Look below for the line holding "clkLatencyLatePin_ps = 610" and the line holding "compound gates: 717". Repeat those two and everything between, exactly.

> [Extracted information]:

===============

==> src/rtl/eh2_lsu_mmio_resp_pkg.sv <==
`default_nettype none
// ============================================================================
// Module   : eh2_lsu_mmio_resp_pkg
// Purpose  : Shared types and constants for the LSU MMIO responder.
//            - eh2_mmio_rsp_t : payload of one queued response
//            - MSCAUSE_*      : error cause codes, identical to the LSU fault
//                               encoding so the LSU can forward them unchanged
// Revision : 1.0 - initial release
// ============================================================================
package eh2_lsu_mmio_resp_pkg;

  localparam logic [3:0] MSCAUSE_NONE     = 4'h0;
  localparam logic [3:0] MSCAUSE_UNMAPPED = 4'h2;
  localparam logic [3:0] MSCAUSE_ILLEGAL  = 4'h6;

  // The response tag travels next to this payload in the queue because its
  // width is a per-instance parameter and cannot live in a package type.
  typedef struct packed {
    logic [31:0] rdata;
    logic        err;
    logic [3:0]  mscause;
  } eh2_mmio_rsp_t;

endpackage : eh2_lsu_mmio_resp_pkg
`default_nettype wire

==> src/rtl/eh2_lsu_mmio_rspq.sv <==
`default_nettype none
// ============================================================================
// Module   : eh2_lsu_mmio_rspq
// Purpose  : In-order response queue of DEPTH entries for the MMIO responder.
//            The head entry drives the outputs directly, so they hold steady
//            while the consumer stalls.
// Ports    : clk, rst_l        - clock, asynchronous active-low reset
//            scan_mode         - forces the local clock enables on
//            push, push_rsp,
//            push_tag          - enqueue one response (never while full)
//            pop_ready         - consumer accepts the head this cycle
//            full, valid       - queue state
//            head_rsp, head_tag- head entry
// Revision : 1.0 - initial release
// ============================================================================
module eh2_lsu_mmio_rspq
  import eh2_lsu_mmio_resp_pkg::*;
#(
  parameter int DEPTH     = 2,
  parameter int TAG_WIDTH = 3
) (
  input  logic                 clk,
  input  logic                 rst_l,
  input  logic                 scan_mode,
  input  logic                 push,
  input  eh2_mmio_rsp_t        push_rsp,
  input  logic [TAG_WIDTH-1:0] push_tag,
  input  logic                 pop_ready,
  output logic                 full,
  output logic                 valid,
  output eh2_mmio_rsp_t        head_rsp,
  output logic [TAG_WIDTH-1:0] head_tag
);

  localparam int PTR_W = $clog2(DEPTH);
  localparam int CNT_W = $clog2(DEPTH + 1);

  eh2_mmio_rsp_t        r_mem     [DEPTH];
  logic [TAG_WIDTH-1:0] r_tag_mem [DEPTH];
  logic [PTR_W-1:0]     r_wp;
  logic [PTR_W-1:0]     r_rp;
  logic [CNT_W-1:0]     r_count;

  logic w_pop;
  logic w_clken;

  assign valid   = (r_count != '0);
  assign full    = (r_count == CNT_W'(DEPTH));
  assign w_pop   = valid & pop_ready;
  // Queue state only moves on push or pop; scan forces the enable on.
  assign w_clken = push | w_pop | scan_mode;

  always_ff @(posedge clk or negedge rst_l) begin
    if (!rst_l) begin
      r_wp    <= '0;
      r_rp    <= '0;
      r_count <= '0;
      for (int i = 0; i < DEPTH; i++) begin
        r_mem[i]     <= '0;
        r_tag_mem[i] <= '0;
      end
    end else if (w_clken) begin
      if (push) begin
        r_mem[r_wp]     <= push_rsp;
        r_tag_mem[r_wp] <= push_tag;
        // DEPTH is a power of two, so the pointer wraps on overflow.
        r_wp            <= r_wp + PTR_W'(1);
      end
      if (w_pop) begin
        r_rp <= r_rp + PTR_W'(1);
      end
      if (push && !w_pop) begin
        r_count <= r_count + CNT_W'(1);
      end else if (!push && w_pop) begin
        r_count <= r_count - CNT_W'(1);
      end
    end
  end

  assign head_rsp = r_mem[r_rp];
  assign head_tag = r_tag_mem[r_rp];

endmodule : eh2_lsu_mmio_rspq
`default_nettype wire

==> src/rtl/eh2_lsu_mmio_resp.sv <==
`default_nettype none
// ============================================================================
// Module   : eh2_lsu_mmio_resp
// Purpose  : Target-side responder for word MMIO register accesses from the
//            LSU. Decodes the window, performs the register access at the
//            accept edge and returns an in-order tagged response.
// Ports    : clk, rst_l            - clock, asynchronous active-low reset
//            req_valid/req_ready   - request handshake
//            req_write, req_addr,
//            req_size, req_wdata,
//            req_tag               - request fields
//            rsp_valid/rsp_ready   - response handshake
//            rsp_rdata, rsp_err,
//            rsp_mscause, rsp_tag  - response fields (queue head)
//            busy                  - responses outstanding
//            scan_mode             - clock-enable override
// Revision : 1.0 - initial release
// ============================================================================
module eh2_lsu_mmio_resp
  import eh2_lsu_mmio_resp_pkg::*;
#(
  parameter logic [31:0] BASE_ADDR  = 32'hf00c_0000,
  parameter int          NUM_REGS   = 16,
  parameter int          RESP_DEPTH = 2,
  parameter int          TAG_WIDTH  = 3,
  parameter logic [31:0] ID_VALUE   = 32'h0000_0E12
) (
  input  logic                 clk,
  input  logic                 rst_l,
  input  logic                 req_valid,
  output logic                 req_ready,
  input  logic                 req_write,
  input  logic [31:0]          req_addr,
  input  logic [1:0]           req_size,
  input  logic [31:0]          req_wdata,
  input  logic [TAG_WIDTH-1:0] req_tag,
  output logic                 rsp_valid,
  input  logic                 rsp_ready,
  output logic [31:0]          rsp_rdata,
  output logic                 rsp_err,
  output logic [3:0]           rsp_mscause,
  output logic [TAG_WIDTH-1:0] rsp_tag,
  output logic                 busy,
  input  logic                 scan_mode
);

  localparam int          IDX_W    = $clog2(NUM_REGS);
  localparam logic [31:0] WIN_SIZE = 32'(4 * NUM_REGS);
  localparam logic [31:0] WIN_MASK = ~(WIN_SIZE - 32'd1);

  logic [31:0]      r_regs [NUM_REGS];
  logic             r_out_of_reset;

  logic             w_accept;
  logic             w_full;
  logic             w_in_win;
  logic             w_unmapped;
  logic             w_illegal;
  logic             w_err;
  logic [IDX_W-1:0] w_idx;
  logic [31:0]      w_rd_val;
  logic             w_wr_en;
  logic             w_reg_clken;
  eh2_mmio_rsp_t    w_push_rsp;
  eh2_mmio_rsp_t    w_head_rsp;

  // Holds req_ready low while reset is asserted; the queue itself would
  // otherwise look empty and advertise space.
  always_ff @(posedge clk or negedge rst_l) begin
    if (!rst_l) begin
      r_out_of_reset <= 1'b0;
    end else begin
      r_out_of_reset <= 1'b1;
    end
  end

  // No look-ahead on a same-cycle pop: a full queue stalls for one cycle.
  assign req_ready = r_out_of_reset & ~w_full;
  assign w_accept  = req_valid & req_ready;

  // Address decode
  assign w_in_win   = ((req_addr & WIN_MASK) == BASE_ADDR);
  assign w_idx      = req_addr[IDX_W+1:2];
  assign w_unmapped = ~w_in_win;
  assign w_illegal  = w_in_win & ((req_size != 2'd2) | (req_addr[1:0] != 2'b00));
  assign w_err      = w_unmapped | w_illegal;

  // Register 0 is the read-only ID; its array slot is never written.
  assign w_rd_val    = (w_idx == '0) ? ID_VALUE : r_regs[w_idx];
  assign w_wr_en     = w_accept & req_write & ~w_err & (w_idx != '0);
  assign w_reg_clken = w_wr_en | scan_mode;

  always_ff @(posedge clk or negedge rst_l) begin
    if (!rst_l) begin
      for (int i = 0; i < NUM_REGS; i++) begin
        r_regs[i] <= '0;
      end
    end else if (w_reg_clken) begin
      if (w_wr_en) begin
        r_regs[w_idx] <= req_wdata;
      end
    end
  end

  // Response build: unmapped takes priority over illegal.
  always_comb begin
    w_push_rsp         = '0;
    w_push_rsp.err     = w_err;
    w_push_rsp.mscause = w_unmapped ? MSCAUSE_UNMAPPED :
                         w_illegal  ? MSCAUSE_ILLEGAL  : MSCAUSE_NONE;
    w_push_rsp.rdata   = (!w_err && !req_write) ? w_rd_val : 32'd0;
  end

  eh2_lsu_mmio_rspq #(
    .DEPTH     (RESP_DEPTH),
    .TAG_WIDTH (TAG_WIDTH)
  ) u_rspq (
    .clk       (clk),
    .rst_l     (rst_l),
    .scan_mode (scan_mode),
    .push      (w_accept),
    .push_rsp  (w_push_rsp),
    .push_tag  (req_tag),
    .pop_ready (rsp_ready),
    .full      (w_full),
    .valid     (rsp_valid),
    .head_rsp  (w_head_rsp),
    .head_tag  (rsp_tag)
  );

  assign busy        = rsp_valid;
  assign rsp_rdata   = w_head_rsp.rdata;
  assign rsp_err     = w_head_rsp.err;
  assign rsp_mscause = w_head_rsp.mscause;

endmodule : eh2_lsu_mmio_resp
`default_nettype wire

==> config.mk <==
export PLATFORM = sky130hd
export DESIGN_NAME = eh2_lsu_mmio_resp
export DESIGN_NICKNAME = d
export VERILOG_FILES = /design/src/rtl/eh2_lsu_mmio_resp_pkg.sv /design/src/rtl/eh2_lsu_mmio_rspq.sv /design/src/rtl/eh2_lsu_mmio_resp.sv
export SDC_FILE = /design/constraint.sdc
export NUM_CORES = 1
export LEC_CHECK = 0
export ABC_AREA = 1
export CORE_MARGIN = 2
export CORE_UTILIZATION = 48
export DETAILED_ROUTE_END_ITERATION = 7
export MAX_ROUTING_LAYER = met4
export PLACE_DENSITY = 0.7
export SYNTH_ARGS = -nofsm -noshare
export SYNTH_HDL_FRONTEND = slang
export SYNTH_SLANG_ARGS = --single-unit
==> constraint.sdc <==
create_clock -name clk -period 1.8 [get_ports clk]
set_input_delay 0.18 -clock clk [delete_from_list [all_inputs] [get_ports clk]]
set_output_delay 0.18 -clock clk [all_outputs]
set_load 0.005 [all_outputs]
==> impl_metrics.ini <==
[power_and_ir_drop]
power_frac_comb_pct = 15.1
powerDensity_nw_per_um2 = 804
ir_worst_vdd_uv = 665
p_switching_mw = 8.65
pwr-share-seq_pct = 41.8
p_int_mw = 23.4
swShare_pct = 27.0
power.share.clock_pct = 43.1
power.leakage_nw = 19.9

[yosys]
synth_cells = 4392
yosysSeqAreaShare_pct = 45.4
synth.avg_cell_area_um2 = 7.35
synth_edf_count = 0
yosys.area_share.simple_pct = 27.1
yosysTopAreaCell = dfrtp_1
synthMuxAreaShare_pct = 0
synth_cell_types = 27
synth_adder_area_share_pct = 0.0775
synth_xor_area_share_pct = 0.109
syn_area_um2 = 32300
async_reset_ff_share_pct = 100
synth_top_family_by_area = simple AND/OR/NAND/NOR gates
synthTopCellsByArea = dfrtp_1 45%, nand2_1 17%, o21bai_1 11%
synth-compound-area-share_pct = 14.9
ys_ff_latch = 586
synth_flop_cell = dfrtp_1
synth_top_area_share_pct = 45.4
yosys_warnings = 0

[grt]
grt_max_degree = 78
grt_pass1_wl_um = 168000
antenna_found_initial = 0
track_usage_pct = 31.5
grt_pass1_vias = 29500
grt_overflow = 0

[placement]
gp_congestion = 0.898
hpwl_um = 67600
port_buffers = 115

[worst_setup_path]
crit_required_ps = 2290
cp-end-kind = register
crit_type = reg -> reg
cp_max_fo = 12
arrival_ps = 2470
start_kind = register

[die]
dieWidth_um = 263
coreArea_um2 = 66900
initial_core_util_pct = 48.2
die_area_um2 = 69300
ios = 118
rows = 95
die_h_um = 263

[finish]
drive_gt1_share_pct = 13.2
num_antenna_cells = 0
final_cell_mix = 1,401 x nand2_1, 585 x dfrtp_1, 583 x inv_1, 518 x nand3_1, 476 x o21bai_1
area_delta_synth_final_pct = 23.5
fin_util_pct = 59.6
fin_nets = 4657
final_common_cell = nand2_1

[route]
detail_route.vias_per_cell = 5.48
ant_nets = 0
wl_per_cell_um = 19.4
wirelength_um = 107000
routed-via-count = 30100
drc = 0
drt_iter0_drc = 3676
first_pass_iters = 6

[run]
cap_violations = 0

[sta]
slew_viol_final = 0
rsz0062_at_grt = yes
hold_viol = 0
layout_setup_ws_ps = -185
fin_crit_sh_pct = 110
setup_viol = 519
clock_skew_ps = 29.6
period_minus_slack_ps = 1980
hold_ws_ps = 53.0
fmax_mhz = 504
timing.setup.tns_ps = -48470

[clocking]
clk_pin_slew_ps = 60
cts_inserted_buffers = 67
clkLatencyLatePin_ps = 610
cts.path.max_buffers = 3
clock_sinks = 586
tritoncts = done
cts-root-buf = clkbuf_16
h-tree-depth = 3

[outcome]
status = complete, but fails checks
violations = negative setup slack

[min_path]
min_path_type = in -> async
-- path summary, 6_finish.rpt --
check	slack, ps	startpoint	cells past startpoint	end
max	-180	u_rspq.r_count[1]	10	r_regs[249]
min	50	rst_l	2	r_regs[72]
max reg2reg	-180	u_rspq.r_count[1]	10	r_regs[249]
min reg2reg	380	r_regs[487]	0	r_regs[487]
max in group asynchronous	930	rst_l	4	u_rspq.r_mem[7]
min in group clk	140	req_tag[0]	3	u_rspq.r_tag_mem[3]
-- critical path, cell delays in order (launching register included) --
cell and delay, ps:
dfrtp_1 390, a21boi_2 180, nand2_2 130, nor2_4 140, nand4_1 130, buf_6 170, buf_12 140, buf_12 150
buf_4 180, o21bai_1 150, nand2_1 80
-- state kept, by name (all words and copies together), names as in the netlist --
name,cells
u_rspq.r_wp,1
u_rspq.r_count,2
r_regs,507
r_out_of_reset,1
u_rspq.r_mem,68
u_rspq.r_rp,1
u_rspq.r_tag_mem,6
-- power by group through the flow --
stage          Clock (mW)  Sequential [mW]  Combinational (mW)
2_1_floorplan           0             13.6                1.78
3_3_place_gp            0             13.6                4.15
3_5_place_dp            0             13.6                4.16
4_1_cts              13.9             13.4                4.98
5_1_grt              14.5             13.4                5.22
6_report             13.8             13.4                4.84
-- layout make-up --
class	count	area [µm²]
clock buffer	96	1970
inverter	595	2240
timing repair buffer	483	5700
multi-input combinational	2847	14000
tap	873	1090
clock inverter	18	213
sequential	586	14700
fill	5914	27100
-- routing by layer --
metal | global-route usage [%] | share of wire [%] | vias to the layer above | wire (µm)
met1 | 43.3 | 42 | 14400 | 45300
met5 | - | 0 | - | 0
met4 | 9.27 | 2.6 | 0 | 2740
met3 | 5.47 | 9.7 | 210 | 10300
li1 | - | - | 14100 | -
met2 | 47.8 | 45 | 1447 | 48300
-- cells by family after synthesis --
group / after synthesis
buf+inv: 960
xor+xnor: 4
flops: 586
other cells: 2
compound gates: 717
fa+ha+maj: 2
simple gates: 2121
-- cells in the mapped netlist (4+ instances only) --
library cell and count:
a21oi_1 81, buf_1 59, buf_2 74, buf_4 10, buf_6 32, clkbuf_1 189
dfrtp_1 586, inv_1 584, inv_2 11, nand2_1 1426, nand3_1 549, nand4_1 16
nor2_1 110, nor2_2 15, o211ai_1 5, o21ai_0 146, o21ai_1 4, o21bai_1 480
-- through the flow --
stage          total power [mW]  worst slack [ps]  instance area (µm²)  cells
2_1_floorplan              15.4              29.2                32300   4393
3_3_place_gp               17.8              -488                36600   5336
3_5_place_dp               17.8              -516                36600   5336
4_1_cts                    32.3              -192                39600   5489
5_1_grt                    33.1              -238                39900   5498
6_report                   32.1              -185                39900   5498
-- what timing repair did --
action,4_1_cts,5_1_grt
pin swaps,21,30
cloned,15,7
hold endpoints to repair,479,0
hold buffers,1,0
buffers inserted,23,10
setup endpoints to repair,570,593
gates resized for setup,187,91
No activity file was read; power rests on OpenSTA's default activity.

===============

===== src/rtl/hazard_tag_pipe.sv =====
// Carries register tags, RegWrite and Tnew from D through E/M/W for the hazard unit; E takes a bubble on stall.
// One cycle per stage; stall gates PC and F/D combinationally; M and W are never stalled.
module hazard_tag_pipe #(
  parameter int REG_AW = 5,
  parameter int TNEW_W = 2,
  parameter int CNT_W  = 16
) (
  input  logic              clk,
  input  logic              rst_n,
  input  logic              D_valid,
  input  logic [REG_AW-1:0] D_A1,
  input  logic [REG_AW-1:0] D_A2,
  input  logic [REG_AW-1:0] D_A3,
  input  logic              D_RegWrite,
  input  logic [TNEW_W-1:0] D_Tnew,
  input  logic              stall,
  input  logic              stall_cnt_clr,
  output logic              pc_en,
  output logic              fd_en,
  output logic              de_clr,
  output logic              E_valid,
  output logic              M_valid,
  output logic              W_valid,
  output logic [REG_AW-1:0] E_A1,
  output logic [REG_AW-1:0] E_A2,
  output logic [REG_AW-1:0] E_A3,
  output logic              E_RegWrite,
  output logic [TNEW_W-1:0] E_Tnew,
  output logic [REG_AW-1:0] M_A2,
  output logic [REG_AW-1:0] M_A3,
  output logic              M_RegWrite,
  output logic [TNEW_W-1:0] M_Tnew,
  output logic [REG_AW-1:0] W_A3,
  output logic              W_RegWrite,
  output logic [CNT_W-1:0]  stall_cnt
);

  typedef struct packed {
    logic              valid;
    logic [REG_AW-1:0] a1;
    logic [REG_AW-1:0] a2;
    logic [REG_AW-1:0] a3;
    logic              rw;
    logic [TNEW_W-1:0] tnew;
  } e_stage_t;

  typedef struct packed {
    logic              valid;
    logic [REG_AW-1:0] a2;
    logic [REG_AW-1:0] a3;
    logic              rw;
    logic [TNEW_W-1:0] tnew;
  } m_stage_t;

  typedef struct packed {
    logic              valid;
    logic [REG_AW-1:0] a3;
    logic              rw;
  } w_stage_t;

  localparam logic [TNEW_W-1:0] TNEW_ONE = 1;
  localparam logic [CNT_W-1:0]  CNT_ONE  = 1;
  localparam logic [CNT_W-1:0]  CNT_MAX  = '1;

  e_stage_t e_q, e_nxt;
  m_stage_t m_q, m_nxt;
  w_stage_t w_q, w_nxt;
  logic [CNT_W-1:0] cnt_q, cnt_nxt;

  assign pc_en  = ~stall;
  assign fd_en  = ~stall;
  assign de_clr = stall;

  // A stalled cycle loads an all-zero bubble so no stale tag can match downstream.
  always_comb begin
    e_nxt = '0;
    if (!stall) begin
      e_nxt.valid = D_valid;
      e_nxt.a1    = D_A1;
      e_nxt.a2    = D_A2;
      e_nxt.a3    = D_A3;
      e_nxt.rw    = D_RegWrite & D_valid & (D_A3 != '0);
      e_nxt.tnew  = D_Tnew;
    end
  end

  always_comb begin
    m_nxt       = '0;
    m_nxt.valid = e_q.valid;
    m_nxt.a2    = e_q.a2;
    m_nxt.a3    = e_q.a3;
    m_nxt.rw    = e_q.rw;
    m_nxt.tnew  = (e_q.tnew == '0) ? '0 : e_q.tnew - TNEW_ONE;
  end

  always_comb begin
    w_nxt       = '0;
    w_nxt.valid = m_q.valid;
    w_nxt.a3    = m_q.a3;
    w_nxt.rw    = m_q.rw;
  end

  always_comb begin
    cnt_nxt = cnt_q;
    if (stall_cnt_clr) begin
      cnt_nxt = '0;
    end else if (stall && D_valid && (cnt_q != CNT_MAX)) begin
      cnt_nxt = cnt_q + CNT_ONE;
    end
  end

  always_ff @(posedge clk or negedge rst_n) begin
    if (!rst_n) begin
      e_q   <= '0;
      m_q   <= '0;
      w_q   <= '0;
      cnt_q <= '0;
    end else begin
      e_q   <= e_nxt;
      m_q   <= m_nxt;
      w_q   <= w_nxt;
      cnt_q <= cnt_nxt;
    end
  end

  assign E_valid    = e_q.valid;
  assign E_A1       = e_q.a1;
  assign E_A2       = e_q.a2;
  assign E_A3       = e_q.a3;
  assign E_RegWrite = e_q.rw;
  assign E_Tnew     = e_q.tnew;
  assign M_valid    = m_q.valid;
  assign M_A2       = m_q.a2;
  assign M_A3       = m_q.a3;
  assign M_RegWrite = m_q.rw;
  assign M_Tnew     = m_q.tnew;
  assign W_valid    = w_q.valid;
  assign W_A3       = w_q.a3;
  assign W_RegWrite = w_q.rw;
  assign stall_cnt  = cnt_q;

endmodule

===============

> [Reply]:
clkLatencyLatePin_ps = 610
cts.path.max_buffers = 3
clock_sinks = 586
tritoncts = done
cts-root-buf = clkbuf_16
h-tree-depth = 3

[outcome]
status = complete, but fails checks
violations = negative setup slack

[min_path]
min_path_type = in -> async
-- path summary, 6_finish.rpt --
check	slack, ps	startpoint	cells past startpoint	end
max	-180	u_rspq.r_count[1]	10	r_regs[249]
min	50	rst_l	2	r_regs[72]
max reg2reg	-180	u_rspq.r_count[1]	10	r_regs[249]
min reg2reg	380	r_regs[487]	0	r_regs[487]
max in group asynchronous	930	rst_l	4	u_rspq.r_mem[7]
min in group clk	140	req_tag[0]	3	u_rspq.r_tag_mem[3]
-- critical path, cell delays in order (launching register included) --
cell and delay, ps:
dfrtp_1 390, a21boi_2 180, nand2_2 130, nor2_4 140, nand4_1 130, buf_6 170, buf_12 140, buf_12 150
buf_4 180, o21bai_1 150, nand2_1 80
-- state kept, by name (all words and copies together), names as in the netlist --
name,cells
u_rspq.r_wp,1
u_rspq.r_count,2
r_regs,507
r_out_of_reset,1
u_rspq.r_mem,68
u_rspq.r_rp,1
u_rspq.r_tag_mem,6
-- power by group through the flow --
stage          Clock (mW)  Sequential [mW]  Combinational (mW)
2_1_floorplan           0             13.6                1.78
3_3_place_gp            0             13.6                4.15
3_5_place_dp            0             13.6                4.16
4_1_cts              13.9             13.4                4.98
5_1_grt              14.5             13.4                5.22
6_report             13.8             13.4                4.84
-- layout make-up --
class	count	area [µm²]
clock buffer	96	1970
inverter	595	2240
timing repair buffer	483	5700
multi-input combinational	2847	14000
tap	873	1090
clock inverter	18	213
sequential	586	14700
fill	5914	27100
-- routing by layer --
metal | global-route usage [%] | share of wire [%] | vias to the layer above | wire (µm)
met1 | 43.3 | 42 | 14400 | 45300
met5 | - | 0 | - | 0
met4 | 9.27 | 2.6 | 0 | 2740
met3 | 5.47 | 9.7 | 210 | 10300
li1 | - | - | 14100 | -
met2 | 47.8 | 45 | 1447 | 48300
-- cells by family after synthesis --
group / after synthesis
buf+inv: 960
xor+xnor: 4
flops: 586
other cells: 2
compound gates: 717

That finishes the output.